- Opening Delimiter -

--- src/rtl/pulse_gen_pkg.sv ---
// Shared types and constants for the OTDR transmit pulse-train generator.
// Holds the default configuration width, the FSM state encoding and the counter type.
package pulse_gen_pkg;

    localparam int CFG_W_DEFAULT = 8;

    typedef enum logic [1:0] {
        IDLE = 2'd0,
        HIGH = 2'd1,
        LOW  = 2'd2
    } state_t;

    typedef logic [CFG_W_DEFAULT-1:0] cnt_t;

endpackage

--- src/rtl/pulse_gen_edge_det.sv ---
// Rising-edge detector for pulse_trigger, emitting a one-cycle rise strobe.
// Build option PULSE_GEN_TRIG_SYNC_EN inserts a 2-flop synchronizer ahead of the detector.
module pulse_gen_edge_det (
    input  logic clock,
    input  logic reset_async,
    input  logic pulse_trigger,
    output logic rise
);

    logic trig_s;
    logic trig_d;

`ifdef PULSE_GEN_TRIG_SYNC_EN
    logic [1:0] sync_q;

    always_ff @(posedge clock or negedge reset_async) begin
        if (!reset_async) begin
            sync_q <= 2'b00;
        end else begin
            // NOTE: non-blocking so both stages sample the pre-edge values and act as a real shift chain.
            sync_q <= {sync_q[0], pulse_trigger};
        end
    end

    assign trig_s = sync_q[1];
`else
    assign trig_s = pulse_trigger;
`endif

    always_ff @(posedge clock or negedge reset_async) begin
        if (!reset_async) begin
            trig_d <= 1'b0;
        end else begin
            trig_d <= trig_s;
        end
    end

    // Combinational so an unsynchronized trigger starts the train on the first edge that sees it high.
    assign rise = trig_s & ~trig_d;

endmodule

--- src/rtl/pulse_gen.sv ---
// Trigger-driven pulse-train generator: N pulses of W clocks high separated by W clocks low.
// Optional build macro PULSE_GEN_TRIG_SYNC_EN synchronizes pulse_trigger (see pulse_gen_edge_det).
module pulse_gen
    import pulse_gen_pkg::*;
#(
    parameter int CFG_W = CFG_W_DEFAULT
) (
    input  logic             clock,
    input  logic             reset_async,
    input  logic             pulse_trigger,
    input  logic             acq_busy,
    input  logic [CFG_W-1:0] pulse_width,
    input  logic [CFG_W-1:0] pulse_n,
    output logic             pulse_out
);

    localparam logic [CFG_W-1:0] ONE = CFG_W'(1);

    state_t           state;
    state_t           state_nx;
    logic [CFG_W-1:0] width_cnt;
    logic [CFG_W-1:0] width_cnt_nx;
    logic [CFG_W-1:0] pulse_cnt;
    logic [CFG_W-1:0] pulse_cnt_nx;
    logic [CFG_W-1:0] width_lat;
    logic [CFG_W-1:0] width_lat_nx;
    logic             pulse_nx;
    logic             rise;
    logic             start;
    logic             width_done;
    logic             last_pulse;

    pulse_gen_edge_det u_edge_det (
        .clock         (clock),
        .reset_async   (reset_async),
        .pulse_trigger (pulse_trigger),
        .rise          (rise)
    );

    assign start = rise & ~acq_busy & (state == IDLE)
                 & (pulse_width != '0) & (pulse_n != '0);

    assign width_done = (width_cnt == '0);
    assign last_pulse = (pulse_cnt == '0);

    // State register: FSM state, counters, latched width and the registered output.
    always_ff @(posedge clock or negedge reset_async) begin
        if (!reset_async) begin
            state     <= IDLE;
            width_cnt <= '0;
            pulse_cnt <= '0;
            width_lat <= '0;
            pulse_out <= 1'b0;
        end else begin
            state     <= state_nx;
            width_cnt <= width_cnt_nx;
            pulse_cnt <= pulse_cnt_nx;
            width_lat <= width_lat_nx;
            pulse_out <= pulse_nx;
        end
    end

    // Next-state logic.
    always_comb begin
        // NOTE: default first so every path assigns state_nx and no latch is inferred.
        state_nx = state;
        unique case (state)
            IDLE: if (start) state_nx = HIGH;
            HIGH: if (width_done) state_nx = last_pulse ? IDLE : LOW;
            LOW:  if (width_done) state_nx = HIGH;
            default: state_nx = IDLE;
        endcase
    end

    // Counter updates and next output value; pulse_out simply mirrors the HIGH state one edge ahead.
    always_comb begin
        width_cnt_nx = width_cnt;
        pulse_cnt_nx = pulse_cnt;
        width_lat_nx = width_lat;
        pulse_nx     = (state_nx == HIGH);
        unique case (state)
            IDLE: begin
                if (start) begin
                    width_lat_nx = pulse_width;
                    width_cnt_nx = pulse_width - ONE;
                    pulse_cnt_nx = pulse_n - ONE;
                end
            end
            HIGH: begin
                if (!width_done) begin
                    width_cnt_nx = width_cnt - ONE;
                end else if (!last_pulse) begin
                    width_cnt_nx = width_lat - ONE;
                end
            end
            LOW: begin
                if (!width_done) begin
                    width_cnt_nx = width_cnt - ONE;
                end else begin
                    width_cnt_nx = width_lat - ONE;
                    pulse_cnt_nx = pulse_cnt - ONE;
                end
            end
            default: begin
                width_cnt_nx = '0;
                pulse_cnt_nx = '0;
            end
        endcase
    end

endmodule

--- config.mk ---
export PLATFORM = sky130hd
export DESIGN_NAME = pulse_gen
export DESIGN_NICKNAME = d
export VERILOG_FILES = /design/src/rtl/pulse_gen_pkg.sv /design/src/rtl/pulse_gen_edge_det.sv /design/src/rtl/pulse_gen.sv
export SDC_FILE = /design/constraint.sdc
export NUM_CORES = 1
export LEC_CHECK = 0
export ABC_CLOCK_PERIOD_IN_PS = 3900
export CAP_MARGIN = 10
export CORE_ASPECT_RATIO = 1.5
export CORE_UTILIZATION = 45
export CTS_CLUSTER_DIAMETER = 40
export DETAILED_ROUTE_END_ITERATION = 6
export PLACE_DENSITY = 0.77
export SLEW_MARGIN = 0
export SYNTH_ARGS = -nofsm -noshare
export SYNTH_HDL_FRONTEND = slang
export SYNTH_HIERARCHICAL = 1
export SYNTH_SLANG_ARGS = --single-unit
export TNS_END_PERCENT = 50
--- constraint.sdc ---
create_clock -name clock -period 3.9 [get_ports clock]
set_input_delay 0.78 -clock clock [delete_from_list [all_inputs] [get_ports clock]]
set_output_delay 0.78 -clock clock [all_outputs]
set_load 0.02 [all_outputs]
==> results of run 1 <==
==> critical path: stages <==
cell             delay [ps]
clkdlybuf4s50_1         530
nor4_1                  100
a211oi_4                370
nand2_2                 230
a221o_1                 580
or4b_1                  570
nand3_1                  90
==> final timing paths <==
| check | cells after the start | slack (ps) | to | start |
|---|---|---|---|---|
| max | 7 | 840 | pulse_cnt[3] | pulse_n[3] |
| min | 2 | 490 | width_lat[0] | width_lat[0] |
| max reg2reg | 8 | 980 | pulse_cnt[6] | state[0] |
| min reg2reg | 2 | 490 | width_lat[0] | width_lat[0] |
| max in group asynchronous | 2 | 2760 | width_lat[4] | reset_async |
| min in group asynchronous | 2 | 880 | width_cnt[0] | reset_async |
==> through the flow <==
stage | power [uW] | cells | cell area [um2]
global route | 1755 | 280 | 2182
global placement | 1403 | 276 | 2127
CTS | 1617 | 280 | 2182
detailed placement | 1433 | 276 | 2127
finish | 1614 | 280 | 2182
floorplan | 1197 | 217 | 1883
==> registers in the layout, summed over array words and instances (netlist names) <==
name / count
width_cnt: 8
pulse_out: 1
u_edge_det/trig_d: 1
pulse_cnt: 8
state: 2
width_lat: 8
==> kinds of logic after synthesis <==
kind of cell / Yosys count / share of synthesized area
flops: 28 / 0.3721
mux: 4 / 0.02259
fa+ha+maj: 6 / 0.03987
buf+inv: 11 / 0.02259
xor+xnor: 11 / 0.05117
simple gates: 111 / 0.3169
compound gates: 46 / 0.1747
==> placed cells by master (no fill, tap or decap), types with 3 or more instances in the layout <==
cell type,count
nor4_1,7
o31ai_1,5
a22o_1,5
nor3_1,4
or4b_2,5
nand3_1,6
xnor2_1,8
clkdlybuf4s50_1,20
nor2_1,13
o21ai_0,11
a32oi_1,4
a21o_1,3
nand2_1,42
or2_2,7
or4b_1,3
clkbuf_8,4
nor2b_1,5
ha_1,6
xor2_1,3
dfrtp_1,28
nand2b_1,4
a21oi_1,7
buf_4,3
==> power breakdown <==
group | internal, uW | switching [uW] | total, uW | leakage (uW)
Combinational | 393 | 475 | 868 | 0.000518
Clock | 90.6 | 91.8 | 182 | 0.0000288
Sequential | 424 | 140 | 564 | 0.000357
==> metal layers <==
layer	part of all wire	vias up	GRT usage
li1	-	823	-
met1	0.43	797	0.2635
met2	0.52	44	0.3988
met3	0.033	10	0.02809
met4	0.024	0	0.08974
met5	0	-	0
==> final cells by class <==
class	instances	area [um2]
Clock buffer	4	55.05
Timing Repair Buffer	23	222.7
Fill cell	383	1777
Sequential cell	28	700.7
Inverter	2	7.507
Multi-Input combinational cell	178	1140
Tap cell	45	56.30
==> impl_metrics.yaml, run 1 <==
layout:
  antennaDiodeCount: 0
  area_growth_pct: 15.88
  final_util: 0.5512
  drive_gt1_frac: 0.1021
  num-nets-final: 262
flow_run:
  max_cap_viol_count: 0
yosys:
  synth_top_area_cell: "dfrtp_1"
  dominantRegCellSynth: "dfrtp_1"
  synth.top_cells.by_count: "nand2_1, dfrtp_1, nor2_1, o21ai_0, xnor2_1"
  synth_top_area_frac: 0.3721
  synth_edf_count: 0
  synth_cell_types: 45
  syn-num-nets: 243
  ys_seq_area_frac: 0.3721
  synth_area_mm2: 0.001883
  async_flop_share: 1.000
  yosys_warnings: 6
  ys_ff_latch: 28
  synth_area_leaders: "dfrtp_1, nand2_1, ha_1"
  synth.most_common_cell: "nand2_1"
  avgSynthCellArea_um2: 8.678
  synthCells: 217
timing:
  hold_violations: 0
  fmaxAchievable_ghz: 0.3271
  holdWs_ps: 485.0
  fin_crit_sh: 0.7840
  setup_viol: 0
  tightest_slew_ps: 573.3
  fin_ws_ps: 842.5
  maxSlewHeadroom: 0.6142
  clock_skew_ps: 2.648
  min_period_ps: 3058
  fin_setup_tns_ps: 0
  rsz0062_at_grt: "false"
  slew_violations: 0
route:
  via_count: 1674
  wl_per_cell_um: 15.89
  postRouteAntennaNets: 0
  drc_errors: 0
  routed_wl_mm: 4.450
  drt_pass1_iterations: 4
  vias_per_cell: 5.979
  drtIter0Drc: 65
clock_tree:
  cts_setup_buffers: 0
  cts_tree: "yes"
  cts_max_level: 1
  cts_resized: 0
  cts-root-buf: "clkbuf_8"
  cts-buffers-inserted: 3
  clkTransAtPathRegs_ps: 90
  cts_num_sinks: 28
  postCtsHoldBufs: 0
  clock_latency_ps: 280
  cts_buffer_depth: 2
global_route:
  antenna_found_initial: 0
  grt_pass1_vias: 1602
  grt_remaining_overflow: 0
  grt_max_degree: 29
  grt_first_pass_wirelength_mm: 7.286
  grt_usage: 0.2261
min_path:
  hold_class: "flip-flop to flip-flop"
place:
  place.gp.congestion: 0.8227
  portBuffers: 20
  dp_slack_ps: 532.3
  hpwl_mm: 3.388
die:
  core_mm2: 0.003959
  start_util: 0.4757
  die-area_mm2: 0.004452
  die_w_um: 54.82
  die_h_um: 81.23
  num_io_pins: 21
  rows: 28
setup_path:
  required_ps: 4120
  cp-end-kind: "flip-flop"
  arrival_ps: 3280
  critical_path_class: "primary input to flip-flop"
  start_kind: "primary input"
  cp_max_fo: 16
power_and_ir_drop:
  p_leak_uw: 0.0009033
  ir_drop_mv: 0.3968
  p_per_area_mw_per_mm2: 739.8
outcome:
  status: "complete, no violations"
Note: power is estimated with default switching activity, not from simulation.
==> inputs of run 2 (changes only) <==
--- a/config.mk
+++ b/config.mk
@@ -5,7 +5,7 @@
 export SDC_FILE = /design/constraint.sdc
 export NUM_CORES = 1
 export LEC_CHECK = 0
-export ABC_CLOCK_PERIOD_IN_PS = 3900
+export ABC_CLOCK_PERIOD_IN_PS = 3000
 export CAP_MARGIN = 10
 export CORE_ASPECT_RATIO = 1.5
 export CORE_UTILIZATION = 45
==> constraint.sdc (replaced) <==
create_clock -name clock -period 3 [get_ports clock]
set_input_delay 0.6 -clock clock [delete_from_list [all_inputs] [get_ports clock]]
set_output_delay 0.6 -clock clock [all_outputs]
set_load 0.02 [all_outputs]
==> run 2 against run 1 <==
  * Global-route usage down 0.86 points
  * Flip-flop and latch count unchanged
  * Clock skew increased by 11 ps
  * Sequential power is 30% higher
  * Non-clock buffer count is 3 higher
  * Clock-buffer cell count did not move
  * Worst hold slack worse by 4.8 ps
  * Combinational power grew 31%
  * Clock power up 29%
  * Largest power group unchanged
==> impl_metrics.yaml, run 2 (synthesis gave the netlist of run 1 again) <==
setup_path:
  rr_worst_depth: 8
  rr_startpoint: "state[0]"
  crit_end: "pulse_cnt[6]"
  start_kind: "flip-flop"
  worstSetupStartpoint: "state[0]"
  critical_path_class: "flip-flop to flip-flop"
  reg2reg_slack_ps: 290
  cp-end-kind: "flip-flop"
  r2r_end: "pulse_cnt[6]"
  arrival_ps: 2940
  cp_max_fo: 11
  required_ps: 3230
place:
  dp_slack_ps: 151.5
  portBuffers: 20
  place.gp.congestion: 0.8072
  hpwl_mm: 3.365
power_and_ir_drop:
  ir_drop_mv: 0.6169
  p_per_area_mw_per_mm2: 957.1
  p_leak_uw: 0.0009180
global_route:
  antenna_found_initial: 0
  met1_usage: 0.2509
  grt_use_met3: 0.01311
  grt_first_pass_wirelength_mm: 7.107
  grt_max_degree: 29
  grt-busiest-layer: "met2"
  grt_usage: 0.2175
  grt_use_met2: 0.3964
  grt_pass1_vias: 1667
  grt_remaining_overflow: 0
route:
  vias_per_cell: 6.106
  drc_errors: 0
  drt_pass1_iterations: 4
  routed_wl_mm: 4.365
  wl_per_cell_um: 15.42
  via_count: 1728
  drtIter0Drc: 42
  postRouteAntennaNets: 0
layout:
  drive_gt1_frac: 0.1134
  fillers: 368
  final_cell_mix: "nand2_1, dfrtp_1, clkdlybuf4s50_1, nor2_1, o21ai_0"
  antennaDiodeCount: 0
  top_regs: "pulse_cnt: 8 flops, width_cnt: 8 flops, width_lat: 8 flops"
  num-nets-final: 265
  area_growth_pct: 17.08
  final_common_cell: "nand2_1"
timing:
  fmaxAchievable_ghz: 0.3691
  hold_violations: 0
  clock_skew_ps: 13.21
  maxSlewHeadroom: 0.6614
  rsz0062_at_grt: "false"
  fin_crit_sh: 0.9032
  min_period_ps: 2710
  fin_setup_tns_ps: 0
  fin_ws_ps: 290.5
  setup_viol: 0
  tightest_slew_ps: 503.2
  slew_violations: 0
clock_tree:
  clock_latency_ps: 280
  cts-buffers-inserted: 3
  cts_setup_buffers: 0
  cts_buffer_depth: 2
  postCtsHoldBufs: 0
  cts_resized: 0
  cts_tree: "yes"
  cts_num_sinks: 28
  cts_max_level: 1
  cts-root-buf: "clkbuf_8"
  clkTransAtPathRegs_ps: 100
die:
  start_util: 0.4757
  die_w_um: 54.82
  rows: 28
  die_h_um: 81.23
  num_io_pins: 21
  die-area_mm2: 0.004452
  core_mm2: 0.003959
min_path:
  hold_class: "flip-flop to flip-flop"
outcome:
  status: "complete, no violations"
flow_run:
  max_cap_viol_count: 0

- Closing Delimiter -
- Opening Delimiter -

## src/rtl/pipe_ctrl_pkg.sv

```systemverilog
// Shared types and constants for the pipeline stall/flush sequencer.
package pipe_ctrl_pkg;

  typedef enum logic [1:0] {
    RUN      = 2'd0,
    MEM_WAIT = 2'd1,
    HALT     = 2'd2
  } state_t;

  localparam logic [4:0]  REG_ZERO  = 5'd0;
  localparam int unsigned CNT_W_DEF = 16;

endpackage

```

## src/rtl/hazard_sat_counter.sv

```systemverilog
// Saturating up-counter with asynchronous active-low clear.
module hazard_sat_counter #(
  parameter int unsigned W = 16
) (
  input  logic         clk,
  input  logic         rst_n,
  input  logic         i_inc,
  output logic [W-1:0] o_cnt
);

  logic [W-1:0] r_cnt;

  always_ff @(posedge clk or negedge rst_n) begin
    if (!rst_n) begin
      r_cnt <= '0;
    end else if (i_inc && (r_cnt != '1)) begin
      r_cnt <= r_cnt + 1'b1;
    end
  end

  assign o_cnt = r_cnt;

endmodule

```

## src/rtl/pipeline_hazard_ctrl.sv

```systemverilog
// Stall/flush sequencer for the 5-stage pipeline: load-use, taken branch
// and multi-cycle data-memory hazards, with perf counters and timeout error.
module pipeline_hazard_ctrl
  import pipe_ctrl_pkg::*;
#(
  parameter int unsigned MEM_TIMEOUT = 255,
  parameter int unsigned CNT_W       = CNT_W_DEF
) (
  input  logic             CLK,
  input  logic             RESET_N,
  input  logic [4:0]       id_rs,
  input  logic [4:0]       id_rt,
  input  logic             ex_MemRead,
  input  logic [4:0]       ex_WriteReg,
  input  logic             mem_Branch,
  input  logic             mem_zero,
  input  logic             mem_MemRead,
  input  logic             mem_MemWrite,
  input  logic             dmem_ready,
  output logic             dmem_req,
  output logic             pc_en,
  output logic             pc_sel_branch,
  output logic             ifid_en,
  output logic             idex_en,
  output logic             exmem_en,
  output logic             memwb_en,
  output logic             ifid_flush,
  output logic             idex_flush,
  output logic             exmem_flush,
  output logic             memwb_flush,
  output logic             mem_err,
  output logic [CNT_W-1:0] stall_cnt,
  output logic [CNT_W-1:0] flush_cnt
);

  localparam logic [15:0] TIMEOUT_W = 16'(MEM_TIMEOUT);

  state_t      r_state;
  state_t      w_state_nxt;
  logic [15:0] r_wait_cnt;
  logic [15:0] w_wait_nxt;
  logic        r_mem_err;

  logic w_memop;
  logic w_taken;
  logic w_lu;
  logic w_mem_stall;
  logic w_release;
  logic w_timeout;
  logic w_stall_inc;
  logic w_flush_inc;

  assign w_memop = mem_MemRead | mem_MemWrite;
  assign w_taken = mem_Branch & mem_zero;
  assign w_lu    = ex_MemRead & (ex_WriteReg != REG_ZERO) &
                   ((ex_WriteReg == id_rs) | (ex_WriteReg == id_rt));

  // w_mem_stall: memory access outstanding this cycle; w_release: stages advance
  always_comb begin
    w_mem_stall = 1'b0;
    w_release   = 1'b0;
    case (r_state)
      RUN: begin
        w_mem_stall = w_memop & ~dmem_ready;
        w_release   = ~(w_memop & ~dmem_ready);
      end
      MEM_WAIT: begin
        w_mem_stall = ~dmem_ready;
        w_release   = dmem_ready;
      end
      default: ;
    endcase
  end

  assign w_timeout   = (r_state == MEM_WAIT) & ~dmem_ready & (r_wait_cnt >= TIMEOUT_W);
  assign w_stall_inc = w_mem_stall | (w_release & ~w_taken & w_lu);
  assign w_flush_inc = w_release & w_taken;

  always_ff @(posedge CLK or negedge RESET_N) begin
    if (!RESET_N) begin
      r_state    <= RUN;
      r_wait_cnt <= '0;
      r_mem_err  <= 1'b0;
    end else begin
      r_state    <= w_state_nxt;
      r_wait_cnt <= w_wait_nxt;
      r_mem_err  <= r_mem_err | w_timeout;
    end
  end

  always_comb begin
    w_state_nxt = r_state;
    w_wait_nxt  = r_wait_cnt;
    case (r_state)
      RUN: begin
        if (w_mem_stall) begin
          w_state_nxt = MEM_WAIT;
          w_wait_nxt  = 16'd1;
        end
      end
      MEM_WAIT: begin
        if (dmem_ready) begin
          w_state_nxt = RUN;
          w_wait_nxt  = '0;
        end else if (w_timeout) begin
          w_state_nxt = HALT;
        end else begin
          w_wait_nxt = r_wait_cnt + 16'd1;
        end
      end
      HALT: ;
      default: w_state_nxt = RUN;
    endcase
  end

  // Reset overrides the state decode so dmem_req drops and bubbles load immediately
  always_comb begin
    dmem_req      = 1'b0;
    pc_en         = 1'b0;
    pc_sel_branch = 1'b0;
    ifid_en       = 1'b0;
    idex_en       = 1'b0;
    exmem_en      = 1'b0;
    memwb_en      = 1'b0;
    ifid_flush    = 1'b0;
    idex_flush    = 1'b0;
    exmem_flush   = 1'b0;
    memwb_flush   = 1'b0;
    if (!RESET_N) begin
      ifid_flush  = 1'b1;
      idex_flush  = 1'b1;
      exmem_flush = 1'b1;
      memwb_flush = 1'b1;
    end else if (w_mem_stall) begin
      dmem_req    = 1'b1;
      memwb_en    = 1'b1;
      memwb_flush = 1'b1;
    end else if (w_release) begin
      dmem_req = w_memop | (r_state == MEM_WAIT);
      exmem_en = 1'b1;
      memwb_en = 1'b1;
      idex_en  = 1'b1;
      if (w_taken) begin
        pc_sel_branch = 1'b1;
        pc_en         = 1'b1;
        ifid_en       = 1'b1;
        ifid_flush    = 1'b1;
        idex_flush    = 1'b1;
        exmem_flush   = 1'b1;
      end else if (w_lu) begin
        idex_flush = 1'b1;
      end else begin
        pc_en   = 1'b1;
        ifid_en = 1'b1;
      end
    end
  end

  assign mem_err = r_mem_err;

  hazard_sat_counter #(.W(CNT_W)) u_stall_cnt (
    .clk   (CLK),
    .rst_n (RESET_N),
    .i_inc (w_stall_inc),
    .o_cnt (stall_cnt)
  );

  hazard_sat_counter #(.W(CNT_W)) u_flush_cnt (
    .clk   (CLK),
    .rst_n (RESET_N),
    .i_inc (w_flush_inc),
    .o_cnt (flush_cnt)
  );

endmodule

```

- Closing Delimiter -

EXERCISE —
Where in the records does the word "import" appear? Copy each line that holds it.

ANSWER TO THIS EXERCISE —
    import pulse_gen_pkg::*;
  import pipe_ctrl_pkg::*;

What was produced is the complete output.